*TASK BRIEF*:
When you reach the line containing "li1 | - | - | 1502 |" in the entries below, start writing out each line exactly, and stop after the line containing "No activity file".

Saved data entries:
———

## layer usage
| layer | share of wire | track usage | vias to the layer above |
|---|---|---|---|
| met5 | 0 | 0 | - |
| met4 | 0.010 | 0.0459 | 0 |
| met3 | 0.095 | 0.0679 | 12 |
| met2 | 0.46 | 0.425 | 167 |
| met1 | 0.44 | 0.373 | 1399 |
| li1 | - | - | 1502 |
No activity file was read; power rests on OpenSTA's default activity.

———

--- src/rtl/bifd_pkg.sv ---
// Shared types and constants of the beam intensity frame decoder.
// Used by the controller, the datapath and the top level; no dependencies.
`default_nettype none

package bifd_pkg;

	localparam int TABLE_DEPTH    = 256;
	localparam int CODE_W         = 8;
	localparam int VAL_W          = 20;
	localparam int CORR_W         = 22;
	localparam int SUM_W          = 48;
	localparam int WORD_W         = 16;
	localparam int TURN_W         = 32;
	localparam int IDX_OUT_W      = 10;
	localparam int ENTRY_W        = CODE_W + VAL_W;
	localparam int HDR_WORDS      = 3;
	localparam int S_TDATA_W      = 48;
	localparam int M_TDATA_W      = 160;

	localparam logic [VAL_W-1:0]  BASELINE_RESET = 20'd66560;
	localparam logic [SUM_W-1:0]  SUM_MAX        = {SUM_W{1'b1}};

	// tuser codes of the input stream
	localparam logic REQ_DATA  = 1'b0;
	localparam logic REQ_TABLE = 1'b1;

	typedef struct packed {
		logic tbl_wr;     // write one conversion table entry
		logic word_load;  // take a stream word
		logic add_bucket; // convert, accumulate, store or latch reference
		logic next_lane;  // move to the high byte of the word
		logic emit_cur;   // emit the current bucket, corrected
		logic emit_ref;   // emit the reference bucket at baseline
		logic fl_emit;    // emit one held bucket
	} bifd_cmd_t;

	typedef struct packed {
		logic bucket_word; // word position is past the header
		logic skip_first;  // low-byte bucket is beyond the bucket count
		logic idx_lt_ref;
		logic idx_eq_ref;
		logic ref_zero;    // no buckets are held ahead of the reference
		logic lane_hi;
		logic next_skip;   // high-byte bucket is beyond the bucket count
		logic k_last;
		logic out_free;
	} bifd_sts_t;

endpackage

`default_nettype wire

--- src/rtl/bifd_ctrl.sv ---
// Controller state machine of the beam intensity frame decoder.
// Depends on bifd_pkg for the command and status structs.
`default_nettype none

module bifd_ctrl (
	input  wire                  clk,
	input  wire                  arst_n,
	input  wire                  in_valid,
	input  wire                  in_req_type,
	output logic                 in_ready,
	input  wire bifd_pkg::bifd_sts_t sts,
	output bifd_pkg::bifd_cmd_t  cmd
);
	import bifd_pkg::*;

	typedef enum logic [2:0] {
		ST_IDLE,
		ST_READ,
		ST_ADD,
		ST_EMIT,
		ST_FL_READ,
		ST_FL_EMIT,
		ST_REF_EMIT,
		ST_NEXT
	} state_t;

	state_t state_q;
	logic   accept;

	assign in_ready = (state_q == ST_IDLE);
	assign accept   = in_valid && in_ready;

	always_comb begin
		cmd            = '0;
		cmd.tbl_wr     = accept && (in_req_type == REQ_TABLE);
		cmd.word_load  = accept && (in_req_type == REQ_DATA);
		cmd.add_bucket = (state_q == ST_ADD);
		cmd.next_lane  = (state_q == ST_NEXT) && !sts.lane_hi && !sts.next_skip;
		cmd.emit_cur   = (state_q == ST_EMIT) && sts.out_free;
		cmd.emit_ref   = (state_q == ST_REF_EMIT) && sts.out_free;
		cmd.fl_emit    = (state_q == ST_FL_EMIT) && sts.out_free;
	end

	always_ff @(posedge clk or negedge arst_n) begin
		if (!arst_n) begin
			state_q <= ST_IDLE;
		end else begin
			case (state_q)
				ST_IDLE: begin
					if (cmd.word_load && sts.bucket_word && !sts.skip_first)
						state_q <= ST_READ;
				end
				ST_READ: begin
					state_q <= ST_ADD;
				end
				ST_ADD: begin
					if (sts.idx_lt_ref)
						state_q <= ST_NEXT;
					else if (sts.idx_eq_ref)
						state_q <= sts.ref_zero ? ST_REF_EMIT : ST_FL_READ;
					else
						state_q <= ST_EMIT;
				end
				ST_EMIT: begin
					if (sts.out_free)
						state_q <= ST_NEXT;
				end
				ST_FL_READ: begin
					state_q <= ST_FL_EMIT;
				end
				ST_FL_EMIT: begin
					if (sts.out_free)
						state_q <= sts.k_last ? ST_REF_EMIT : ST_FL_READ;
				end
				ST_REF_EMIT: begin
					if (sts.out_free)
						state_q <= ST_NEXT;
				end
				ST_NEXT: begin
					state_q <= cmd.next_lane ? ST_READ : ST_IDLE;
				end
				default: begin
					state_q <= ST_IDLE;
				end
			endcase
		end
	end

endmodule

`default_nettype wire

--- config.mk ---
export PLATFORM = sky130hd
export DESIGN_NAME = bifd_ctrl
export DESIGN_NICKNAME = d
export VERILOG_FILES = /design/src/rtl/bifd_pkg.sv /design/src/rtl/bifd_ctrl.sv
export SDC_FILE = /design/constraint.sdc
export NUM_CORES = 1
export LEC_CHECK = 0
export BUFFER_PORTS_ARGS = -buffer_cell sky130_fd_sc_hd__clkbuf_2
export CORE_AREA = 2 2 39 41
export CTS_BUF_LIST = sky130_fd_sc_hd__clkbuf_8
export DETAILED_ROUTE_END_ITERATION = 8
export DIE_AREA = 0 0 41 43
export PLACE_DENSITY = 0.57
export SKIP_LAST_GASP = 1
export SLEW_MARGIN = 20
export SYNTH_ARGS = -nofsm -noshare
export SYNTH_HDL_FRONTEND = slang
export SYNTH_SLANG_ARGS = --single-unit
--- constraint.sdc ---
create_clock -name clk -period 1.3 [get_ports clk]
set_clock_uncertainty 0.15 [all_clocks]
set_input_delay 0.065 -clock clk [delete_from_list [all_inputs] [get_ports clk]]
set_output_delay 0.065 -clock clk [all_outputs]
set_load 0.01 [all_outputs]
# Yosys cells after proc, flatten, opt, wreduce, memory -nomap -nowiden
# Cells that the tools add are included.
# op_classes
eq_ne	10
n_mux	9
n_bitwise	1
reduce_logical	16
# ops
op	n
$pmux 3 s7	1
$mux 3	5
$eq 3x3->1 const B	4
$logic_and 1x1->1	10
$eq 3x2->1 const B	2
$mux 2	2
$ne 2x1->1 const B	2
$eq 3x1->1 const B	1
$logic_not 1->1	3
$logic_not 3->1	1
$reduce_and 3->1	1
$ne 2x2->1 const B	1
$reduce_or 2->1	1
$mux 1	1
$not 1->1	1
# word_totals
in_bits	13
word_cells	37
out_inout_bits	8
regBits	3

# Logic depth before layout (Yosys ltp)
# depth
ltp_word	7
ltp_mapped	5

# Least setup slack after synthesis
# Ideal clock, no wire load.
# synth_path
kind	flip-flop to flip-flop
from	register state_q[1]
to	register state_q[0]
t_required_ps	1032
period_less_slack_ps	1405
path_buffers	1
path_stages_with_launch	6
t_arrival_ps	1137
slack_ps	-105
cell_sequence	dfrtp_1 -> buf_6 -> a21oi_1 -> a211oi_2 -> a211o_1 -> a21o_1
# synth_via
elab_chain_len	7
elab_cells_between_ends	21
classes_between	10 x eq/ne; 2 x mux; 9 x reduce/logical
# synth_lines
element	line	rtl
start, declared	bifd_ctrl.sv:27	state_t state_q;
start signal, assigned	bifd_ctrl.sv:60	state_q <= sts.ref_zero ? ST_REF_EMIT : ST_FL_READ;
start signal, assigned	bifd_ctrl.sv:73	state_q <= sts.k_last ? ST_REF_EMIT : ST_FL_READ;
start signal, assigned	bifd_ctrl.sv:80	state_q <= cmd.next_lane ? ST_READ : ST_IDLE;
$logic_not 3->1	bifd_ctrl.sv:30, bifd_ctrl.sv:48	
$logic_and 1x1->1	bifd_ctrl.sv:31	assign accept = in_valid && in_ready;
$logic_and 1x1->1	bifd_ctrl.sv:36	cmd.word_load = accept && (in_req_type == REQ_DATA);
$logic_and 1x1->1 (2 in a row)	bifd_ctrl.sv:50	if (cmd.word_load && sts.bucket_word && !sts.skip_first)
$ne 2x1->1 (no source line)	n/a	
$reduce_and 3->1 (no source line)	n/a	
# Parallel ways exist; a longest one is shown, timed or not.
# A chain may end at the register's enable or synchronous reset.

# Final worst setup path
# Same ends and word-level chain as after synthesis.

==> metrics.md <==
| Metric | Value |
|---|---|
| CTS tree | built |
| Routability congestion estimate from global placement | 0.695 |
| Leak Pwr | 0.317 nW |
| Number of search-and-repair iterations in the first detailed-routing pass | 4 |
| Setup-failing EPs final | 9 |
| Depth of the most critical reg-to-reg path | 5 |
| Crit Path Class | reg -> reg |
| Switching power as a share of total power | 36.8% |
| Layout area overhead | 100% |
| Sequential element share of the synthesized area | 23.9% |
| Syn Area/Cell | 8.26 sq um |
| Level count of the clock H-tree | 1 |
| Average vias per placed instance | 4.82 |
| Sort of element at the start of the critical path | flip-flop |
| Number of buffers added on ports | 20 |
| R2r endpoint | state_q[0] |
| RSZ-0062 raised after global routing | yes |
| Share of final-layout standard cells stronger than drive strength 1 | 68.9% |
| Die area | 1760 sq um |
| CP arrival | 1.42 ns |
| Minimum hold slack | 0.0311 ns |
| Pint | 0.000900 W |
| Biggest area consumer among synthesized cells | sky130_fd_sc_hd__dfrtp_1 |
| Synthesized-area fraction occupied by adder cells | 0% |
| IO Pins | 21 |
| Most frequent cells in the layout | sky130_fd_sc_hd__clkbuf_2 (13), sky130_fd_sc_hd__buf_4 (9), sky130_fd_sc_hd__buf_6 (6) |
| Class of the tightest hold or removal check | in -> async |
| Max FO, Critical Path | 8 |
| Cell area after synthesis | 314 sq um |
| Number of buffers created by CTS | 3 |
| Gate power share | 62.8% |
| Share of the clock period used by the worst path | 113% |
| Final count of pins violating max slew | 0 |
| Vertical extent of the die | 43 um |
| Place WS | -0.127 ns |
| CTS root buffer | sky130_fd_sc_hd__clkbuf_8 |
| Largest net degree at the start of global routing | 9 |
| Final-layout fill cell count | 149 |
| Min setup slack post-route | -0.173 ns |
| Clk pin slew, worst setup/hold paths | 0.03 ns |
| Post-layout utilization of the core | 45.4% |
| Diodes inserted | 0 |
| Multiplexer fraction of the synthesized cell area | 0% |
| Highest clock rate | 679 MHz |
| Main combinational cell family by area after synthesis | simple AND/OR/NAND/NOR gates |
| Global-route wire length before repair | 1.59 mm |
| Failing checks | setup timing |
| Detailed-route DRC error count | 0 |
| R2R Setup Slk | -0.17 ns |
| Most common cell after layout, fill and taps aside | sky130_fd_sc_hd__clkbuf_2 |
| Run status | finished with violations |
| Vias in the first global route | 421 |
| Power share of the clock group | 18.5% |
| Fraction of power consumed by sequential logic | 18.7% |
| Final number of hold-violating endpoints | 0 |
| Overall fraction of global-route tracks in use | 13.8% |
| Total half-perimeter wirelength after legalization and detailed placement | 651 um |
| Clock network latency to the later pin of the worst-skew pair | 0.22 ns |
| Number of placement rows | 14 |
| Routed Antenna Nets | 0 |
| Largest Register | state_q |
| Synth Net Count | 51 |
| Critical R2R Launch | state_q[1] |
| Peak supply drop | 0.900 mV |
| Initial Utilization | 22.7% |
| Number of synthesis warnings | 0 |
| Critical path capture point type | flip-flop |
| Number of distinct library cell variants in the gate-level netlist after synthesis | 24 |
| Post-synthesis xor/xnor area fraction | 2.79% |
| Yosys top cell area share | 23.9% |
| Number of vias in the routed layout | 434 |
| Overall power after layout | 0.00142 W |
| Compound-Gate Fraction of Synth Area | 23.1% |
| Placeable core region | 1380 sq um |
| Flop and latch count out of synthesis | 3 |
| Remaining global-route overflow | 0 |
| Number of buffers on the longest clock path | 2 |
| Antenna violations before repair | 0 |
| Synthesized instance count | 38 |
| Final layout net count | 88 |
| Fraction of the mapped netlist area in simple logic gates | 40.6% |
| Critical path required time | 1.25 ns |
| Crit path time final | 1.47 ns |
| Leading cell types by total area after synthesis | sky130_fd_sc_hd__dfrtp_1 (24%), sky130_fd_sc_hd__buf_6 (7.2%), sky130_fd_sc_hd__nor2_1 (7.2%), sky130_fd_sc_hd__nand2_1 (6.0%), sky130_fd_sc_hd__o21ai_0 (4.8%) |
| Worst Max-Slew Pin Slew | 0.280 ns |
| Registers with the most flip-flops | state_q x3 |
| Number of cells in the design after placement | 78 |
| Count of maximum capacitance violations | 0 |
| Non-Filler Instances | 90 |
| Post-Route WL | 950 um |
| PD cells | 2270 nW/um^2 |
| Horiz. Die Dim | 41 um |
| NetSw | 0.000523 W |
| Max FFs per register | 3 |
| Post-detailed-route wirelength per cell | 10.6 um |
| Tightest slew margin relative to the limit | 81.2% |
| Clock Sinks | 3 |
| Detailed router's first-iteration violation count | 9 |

———

*ANSWER AREA*:
| li1 | - | - | 1502 |
No activity file was read; power rests on OpenSTA's default activity.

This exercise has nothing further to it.